[1]https://physics.stackexchange.com/questions/112615/why-is-it...
Yeah, somebody would probably invent them at some point. Somebody would probably even invent FETs, even if it took many decades more. MOSFETs are a completely different matter, I don't think anybody would invent them without understanding how they work.
What everybody seems to forget is modern chemistry, material engineering and medicine. The world would be a completely different place without quantum mechanics. Electronics is just a tiny part of the change.
Bipolar transistors are more complex, but they still work by controlling the bulk geometry of moving charge.
None of this requires QM, except in the very simple sense that you need to know what a bandgap is and how doping changes it.

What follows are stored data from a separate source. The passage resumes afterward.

### src/hw/rtl/fmit_pkg.sv
// ----------------------------------------------------------------------------
// fmit_pkg
// Shared constants and types of the frog model infection time core.
// ----------------------------------------------------------------------------
package fmit_pkg;

    localparam int MaxFrogsDefault   = 65536;
    localparam int GridWidthDefault  = 2048;
    localparam int GridHeightDefault = 512;

    localparam logic [63:0] MixMult = 64'h2545F4914F6CDD1D;

    localparam logic [1:0] OUT_HIT      = 2'd0;
    localparam logic [1:0] OUT_LIMIT    = 2'd1;
    localparam logic [1:0] OUT_OVERFLOW = 2'd2;

    localparam logic [2:0] CFG_TARGET_X = 3'd0;
    localparam logic [2:0] CFG_WIN_LO   = 3'd1;
    localparam logic [2:0] CFG_WIN_HI   = 3'd2;
    localparam logic [2:0] CFG_Y_HALF   = 3'd3;
    localparam logic [2:0] CFG_BOX_LO   = 3'd4;
    localparam logic [2:0] CFG_BOX_HI   = 3'd5;
    localparam logic [2:0] CFG_LIMIT    = 3'd6;

    typedef struct packed {
        logic [10:0] target_x;
        logic signed [11:0] window_x_low;
        logic [10:0] window_x_high;
        logic [7:0]  y_half_extent;
        logic signed [12:0] box_x_low;
        logic [11:0] box_x_high;
        logic [23:0] step_limit;
    } cfg_t;

    // xorshift64 state update
    function automatic logic [63:0] xs_next(input logic [63:0] s);
        logic [63:0] x;
        x = s ^ (s >> 12);
        x = x ^ (x << 25);
        x = x ^ (x >> 27);
        return x;
    endfunction

    // reflect once off walls; computed at 15 bits, result wraps to store width
    function automatic logic signed [14:0] reflect(input logic signed [14:0] v,
                                                   input logic signed [14:0] lo,
                                                   input logic signed [14:0] hi);
        logic signed [14:0] r;
        r = v;
        if (v > hi)
            r = (hi <<< 1) - v;
        else if (v < lo)
            r = (lo <<< 1) - v;
        return r;
    endfunction

endpackage

### src/hw/rtl/fmit_rng.sv
// ----------------------------------------------------------------------------
// fmit_rng
// xorshift64* direction generator: the direction comes combinationally from
// the updated state, which is stored when the generator advances.
// ----------------------------------------------------------------------------
module fmit_rng
(
    input  logic        clk,
    input  logic        rst_n,
    input  logic        load,
    input  logic [63:0] seed,
    input  logic        advance,
    output logic [1:0]  dir
);
    import fmit_pkg::*;

    logic [63:0] state_reg;
    logic [63:0] state_next;

    // only the low two product bits matter: they depend on low two bits only
    assign state_next = xs_next(state_reg);

    always_ff @(posedge clk or negedge rst_n)
    begin
        if (!rst_n)
            state_reg <= '0;
        else if (load)
            state_reg <= seed | 64'd1;
        else if (advance)
            state_reg <= state_next;
    end

    logic [1:0] prod;
    assign prod = 2'(state_next[1:0] * MixMult[1:0]);
    assign dir  = prod;
endmodule
==> src/design/pcm_sample_mixer_unit_defines.svh <==
// Assertion macros for the PCM sample mixer.
// Each macro expects clk and rst_n in scope at the place of use.
`ifndef PCM_SAMPLE_MIXER_UNIT_DEFINES_SVH
`define PCM_SAMPLE_MIXER_UNIT_DEFINES_SVH

`ifndef SYNTH

// Same-cycle implication, checked out of reset.
`define PSMIX_ASSERT_NOW(label, ante, cons, msg) \
    label: assert property (@(posedge clk) disable iff (!rst_n) (ante) |-> (cons)) \
        else $error(msg);

// Next-cycle implication, checked out of reset.
`define PSMIX_ASSERT_NEXT(label, ante, cons, msg) \
    label: assert property (@(posedge clk) disable iff (!rst_n) (ante) |=> (cons)) \
        else $error(msg);

`else

`define PSMIX_ASSERT_NOW(label, ante, cons, msg)
`define PSMIX_ASSERT_NEXT(label, ante, cons, msg)

`endif

`endif

==> src/design/psmix_pkg.sv <==
`default_nettype none

package psmix_pkg;

    // Opcodes
    localparam logic [2:0] OP_WRITE    = 3'd0;
    localparam logic [2:0] OP_START    = 3'd1;
    localparam logic [2:0] OP_GAINS    = 3'd2;
    localparam logic [2:0] OP_STOP     = 3'd3;
    localparam logic [2:0] OP_TICK     = 3'd4;
    localparam logic [2:0] OP_STOP_ALL = 3'd5;

    localparam int          MIX_RATE_HZ = 44100;
    localparam int          VOL_MAX     = 127;
    localparam logic [7:0]  SEP_MAX     = 8'd254;
    localparam logic [8:0]  SILENCE     = 9'd128;
    localparam int          STEP_W      = 17;
    localparam int          GAIN_NUM_W  = 15;
    localparam int          GAIN_W      = 8;
    localparam int          CH_FIELD_W  = 4;

    // step = rate * 65536 / 44100 = rate * 16384 / 11025, taken as
    // (rate * STEP_RECIP) >> STEP_SHIFT; exact for every 16-bit rate.
    localparam int          STEP_RATE_W  = 16;
    localparam int          STEP_RECIP_W = 31;
    localparam int          STEP_RECIP   = 1595663134;
    localparam int          STEP_SHIFT   = 30;

    // gain = num / 127 for any num below 2**15, taken as
    // (num * GAIN_RECIP) >> GAIN_SHIFT.
    localparam int          GAIN_RECIP_W = 16;
    localparam int          GAIN_RECIP   = 33027;
    localparam int          GAIN_SHIFT   = 22;

    typedef struct packed {
        logic [2:0]            opcode;
        logic [CH_FIELD_W-1:0] channel;
        logic [15:0]           address;
        logic [7:0]            sample_byte;
        logic [15:0]           length;
        logic [15:0]           rate;
        logic [6:0]            volume;
        logic [7:0]            separation;
    } item_t;

    typedef struct packed {
        logic signed [15:0] left_sample;
        logic signed [15:0] right_sample;
        logic               any_active;
        logic [15:0]        active_mask;
    } result_t;

    // Controller to datapath
    typedef struct packed {
        logic                  item_load;
        logic                  mem_write;
        logic                  stop;
        logic                  stop_all;
        logic                  div_go;
        logic                  commit;
        logic                  mix_clear;
        logic                  visit;
        logic [CH_FIELD_W-1:0] visit_ch;
        logic                  out_load;
    } cmd_t;

    // Datapath to controller
    typedef struct packed {
        logic [2:0] opcode;
        logic       div_busy;
    } status_t;

endpackage

`default_nettype wire

==> src/design/psmix_ctrl.sv <==
`default_nettype none

module psmix_ctrl #(
    parameter int NUM_CHANNELS = 16
) (
    input  wire logic              clk,
    input  wire logic              rst_n,
    input  wire logic              item_valid,
    output logic                   item_stall,
    output logic                   result_valid,
    input  wire logic              result_stall,
    input  wire psmix_pkg::status_t status,
    output psmix_pkg::cmd_t        cmd
);

    localparam int CH_W = (NUM_CHANNELS > 1) ? $clog2(NUM_CHANNELS) : 1;
    localparam logic [CH_W-1:0] LAST_CH   = CH_W'(NUM_CHANNELS - 1);
    localparam logic [CH_W-1:0] LAST_DRAIN = CH_W'(1);

    typedef enum logic [2:0] {
        ST_IDLE,
        ST_DECODE,
        ST_DIV_WAIT,
        ST_MIX,
        ST_DRAIN,
        ST_OUT
    } state_t;

    state_t          state_reg, state_next;
    logic [CH_W-1:0] cnt_reg, cnt_next;
    logic            result_valid_reg, result_valid_next;

    always_comb
    begin
        cmd               = '0;
        state_next        = state_reg;
        cnt_next          = cnt_reg;
        result_valid_next = result_valid_reg && result_stall;
        case (state_reg)
            ST_IDLE:
            begin
                if (item_valid)
                begin
                    cmd.item_load = 1'b1;
                    state_next    = ST_DECODE;
                end
            end
            ST_DECODE:
            begin
                case (status.opcode)
                    psmix_pkg::OP_WRITE:
                    begin
                        cmd.mem_write = 1'b1;
                        state_next    = ST_IDLE;
                    end
                    psmix_pkg::OP_START, psmix_pkg::OP_GAINS:
                    begin
                        cmd.div_go = 1'b1;
                        state_next = ST_DIV_WAIT;
                    end
                    psmix_pkg::OP_STOP:
                    begin
                        cmd.stop   = 1'b1;
                        state_next = ST_IDLE;
                    end
                    psmix_pkg::OP_STOP_ALL:
                    begin
                        cmd.stop_all = 1'b1;
                        state_next   = ST_IDLE;
                    end
                    psmix_pkg::OP_TICK:
                    begin
                        cmd.mix_clear = 1'b1;
                        cnt_next      = '0;
                        state_next    = ST_MIX;
                    end
                    default:
                    begin
                        state_next = ST_IDLE;
                    end
                endcase
            end
            ST_DIV_WAIT:
            begin
                if (!status.div_busy)
                begin
                    cmd.commit = 1'b1;
                    state_next = ST_IDLE;
                end
            end
            ST_MIX:
            begin
                // visit one channel per cycle in ascending order
                cmd.visit    = 1'b1;
                cmd.visit_ch = psmix_pkg::CH_FIELD_W'(cnt_reg);
                if (cnt_reg == LAST_CH)
                begin
                    cnt_next   = '0;
                    state_next = ST_DRAIN;
                end
                else
                begin
                    cnt_next = cnt_reg + CH_W'(1);
                end
            end
            ST_DRAIN:
            begin
                // let the product and accumulate stages empty
                if (cnt_reg == LAST_DRAIN)
                begin
                    state_next = ST_OUT;
                end
                else
                begin
                    cnt_next = cnt_reg + CH_W'(1);
                end
            end
            ST_OUT:
            begin
                if (!result_valid_reg || !result_stall)
                begin
                    cmd.out_load      = 1'b1;
                    result_valid_next = 1'b1;
                    state_next        = ST_IDLE;
                end
            end
            default:
            begin
                state_next = ST_IDLE;
            end
        endcase
    end

    always_ff @(posedge clk or negedge rst_n)
    begin
        if (!rst_n)
        begin
            state_reg        <= ST_IDLE;
            cnt_reg          <= '0;
            result_valid_reg <= 1'b0;
        end
        else
        begin
            state_reg        <= state_next;
            cnt_reg          <= cnt_next;
            result_valid_reg <= result_valid_next;
        end
    end

    assign item_stall   = state_reg != ST_IDLE;
    assign result_valid = result_valid_reg;

endmodule

`default_nettype wire

==> config.mk <==
export PLATFORM = sky130hd
export DESIGN_NAME = psmix_ctrl
export DESIGN_NICKNAME = d
export VERILOG_FILES = /design/src/design/pcm_sample_mixer_unit_defines.svh /design/src/design/psmix_pkg.sv /design/src/design/psmix_ctrl.sv
export SDC_FILE = /design/constraint.sdc
export NUM_CORES = 1
export LEC_CHECK = 0
export BUFFER_PORTS_ARGS = -buffer_cell sky130_fd_sc_hd__buf_4
export CAP_MARGIN = 20
export CORE_UTILIZATION = 47
export DETAILED_ROUTE_END_ITERATION = 6
export GPL_TIMING_DRIVEN = 0
export PLACE_DENSITY_LB_ADDON = 0.2
export SYNTH_ARGS = -nofsm -noshare
export SYNTH_HDL_FRONTEND = slang
export SYNTH_SLANG_ARGS = --single-unit
export TNS_END_PERCENT = 20
==> constraint.sdc <==
create_clock -name clk -period 2 [get_ports clk]
set_input_delay 0.1 -clock clk [delete_from_list [all_inputs] [get_ports clk]]
set_output_delay 0.1 -clock clk [all_outputs]
set_load 0.02 [all_outputs]
# Word-level counts from Yosys, hierarchy flattened
# Index checks and enable logic that the tools add are counted.
# word_totals
ff_bits	8
out_inout_bits	15
word_cells	61
# op_classes
addsub	1
n_eq_ne	19
n_mux	27
reduce_logical	11
# ops
operator	n
one-hot mux 3 bit (6 select lines)	1
two-way mux 4 bit	4
two-way mux 3 bit	5
two-way mux 1 bit	14
equality test 3 x 2 -> 1 bit, second input constant	4
equality test 3 bit, second input constant	4
!= test 2 bit, second input constant	6
one-hot mux 4 bit (3 select lines)	1
equality test 3 x 1 -> 1 bit, second input constant	2
zero test 3 bit	2
nonzero test 3 bit	2
two-way mux 5 bit	1
AND reduction 5 bit	1
adder 4 x 1 -> 4 bit, second input constant	1
equality test 4 x 1 -> 1 bit, second input constant	1
equality test 4 bit, second input constant	1
one-hot mux 2 bit (2 select lines)	1
AND reduction 3 bit	1
zero test 1 bit	2
!= test 2 x 1 -> 1 bit, second input constant	1
OR reduction 2 bit	1
logical AND 1 bit	1
logical OR 1 bit	1

# Longest topological paths before layout
# logic_depth
ltp_word	4
mapped_depth	6
mapped_depth_nobuf	6

# Worst setup path after synthesis
# OpenSTA, ideal clock, no wires.
# synth_path
path_kind	register to register
startpoint	register cnt_reg[1]
endpoint	register cnt_reg[3]
setup_ps	124
t_arrival_ps	1448
path_slack_ps	428
path_stages_with_launch	7
cell_sequence	dfrtp_1 inv_1 ha_1 or3b_4 a22oi_4 nor2_2 a211o_1
# synth_via
elab_chain_cells	3
word_cells_on_any_way	8
# synth_rtl
item	line	text
start: declaration	psmix_ctrl.sv:30	logic [CH_W-1:0] cnt_reg, cnt_next;
start signal: assignment	psmix_ctrl.sv:145	cnt_reg <= cnt_next;
adder 4 x 1 -> 4 bit (tied with other cells)	psmix_ctrl.sv:103, psmix_ctrl.sv:115	
two-way mux 4 bit (tied with other cells)	psmix_ctrl.sv:109	if (cnt_reg == LAST_DRAIN)
one-hot mux 4 bit (3 select lines) or AND reduction 3 bit (tied branches)	-	
# Several ways; a longest one is shown, not always the timed one. The select of a mux whose other input is x is not followed.
# A chain may end at the register's enable or synchronous reset.

==> reports/results.tsv <==
stage	metric	value	unit
setup_path	Reg-to-Reg End	cnt_reg[3]	
clocking	clk_lat worst skew	240	ps
setup_path	CP max stage cell	dfrtp_1	
placed_design	routability congestion estimate from global placement	0.704	
pwr	Clk network pwr share	0.118	
pwr	Peak VDD IR	0.627	mV
floorplanning	Die W	38.7	um
timing	Rel. slew slack	0.786	
setup_path	CP bufs+invs	2	
global_route	first-pass GRT wire length	2.03	mm
clocking	CTS resizes	0	
route	detailed router's first-iteration violation count	13	
pwr	internal power	0.528	mW
synthesis	Mapped Cells	75	
placed_design	dpl hpwl	1.09	mm
route	met2 wire len	672	um
timing	Least-Margin Pin Slew	321	ps
placed_design	dpl cell area	816	um^2
clocking	CTS clock-pin slew for the worst setup and hold paths	50	ps
route	vias per cell	5.26	
floorplanning	Die Y	38.7	um
setup_path	Startpoint Class	flop	
setup_path	max incr delay on CP	350	ps
setup_path	Critical Path AT	1610	ps
final_layout	layout cells sized above 1	0.347	
timing	fin crit share	0.857	
min_path	Hold Crit Endpoint	result_valid	
synthesis	Post-synth EDFFs	0	
floorplanning	die area	0.00150	mm^2
timing	Fin Hold WS	104	ps
timing	endpoints failing setup	0	
final_layout	Layout area overhead	34.0	%
final_layout	area of the multi-input gates	392	um^2
final_layout	post-route cell area	848	um^2
status	status	finished, final reports clean	
global_route	total track usage	0.196	
synthesis	ys async rst share	1.00	
placed_design	placed insts	111	
floorplanning	initial core utilization	0.541	
route	TritonRoute pass-1 iters	4	
clocking	Post-CTS Hold Buffers	1	
route	top sig layer	met3	
synthesis	Post-synth top flop	dfrtp_1	
timing	RSZ-0062 raised after global routing	false	
synthesis	register area share after synthesis	0.316	
final_layout	Non-Filler Instances	115	
clocking	H-tree depth reported by CTS	1	
setup_path	r2r setup slk	300	ps
synthesis	most frequent cell after synthesis	dfrtp_1	
clocking	postcts setup bufs	0	
global_route	initial antenna violation count	0	
route	DRC viols	0	
synthesis	Yosys cell types	32	
setup_path	CP delay by family, top	simple AND/OR/NAND/NOR gates	
route	via count	605	
global_route	final global-route overflow total	0	
synthesis	Yosys top cell area share	0.316	
timing	Final Slew Violations	0	
route	Detail Route Antenna Nets	0	
setup_path	worst r2r src	cnt_reg[1]	
setup_path	endpoint type of the worst setup path	output port	
synthesis	synth warn	0	
final_layout	Seq. cell area	200	um^2
clocking	root buf cell	clkbuf_4	
route	WL met3	41	um
synthesis	synth top area cells	dfrtp_1 32%, and2_1 5.9%, a21oi_1 5.5%	
timing	Final Hold Fails	0	
final_layout	max FFs per register	4	
setup_path	critical path class	reg2out	
synthesis	post-synth top area cell	dfrtp_1	
clocking	CTS tree	done	
min_path	worst hold start	result_stall	
global_route	vias in the first global route	500	
pwr	switch share	0.436	
global_route	largest net degree at the start of global routing	11	
timing	skew final	0.757	ps
floorplanning	# rows	12	
synthesis	Yosys reg bits	8	
setup_path	Req. time, crit path	1900	ps
floorplanning	# IOs	23	
synthesis	Netlist Area Pre-Place	633	um^2
clocking	TritonCTS Buffers	3	
floorplanning	core area	0.00117	mm^2
final_layout	Layout fillers	97	
final_layout	number of diodes	0	
synthesis	net count after synthesis	85	
timing	Peak Freq	584	MHz
setup_path	crit path from	state_reg[1]	
placed_design	Port Buffers	22	
route	DR WL/cell	11.7	um
final_layout	final core occ	0.724	
route	DRT Wirelength	1.35	mm
clocking	clk sinks	8	
setup_path	Critical Path, Cell by Cell	buf_2 -> nor3b_1 -> nand2b_1 -> nor3_1 -> buf_4	
pwr	NetSw	0.408	mW
setup_path	Crit path depth	5	
route	WL met1	637	um
min_path	hold depth	3	
setup_path	crit path max fanout	9	
pwr	Reg power frac	0.290	
pwr	pwr/cell area	1100	mW/mm^2
pwr	Comb pwr share	0.592	
pwr	leakage power	0.427	nW
clocking	Max Buffers Root-to-Sink	2	
min_path	worst min path class	in2reg	
timing	post-layout min period	1710	ps
setup_path	FF-to-FF path depth	6	
final_layout	Nets	113	
synthesis	Post-Syn Area per Cell	8.44	um^2
timing	post-route setup TNS	0	ps
run	Maximum Capacitance Violations	0	
synthesis	top cells by count, synth	8 x dfrtp_1, 7 x a21oi_1, 6 x and2_1, 6 x nand2_1	
==> routing by layer <==
layer / track usage / up-vias
met5: 0 / -
met4: 0.0776 / 0
met3: 0.0173 / 0
met2: 0.338 / 21
met1: 0.249 / 264
li1: - / 320
==> layout by cell type, fill, tap and decap left out, drive strengths merged <==
cell and instances:
a211o 1, nand2 6, nor3 3, a32o 1, nor3b 3, inv 5
dlygate4sd3 1, and2 7, or3 2, nand3b 1, and3 1, nand3 5
buf 26, o2bb2ai 1, and4b 1, nor2 4, clkbuf 3, a22oi 1
o31ai 1, a21oi 7, nor2b 2, nor4 1, ha 2, o21ai 3
o32a 1, nand2b 1, and3b 1, xnor2 1, dfrtp 8, or3b 1
==> final cells by class <==
type                       count  share of cell area
buffer                         4              0.0265
multi-input combinational     58               0.462
tap                           14              0.0206
sequential                     8               0.236
inverter                       5              0.0221
clock buffer                   3              0.0265
timing repair buffer          23               0.206
==> power by group through the flow <==
stage	combinational [mW]	sequential (mW)	clock, mW
finish	0.554	0.272	0.110
detailed placement	0.553	0.272	0
CTS	0.557	0.270	0.115
global placement	0.541	0.269	0
global route	0.609	0.281	0.125
floorplan	0.400	0.258	0
==> tightest hold or removal path: stages <==
cell,delay [ps]
buf_4,90
nand2_1,60
nand2_1,60
==> worst max-delay path by stage <==
stage,end,slack [ps]
after floorplan,cnt_reg[3],430
after global placement,cnt_reg[3],360
after detailed placement,cnt_reg[3],320
after CTS,cmd[11],250
after global routing,cmd[11],160
final,cmd[11],290
==> cells by family after synthesis <==
group,count (synthesis),synth area share
buffers and inverters,9,0.0652
AO/OA/AOI/OAI,16,0.184
flip-flops,8,0.316
AND/OR/NAND/NOR,39,0.381
adder cells (fa/ha/maj),2,0.0395
XOR/XNOR,1,0.0138
==> stage by stage <==
step	power [mW]	setup WS, ps
after floorplan	0.658	428
after global placement	0.810	364
after detailed placement	0.826	316
after CTS	0.942	251
after global routing	1.02	162
final	0.936	287
No activity file was read; power rests on OpenSTA's default activity.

Beyond that, the "mechanical" details of the charge dynamics are just calculus - even more crudely, very very small plumbing.
QM effects are only relevant when the simple space charge models start to break down at very small geometries. Your "mechanical" space charge model becomes soft, noisy, and more complicated. Essentially the plumbing develops waves and ripples that depend on the geometry, and the edges of the pools and pipes can start to leak. And that's where QM finally starts to make a real difference.
There is a similar debate around Newtonian physics. How far might the industrial revolution have gone without a perfect understanding of how things move? You don't need newton to build complex machines. Look at any early windmill or waterwheel. You need newton to understand machines well enough to build and run them efficiently. You don't always need theory before practical, but theory always makes practical better.
Newtonian physics lets you work out loads with free body diagrams, derive Euler beam theory, and that's how they built the Eiffel tower.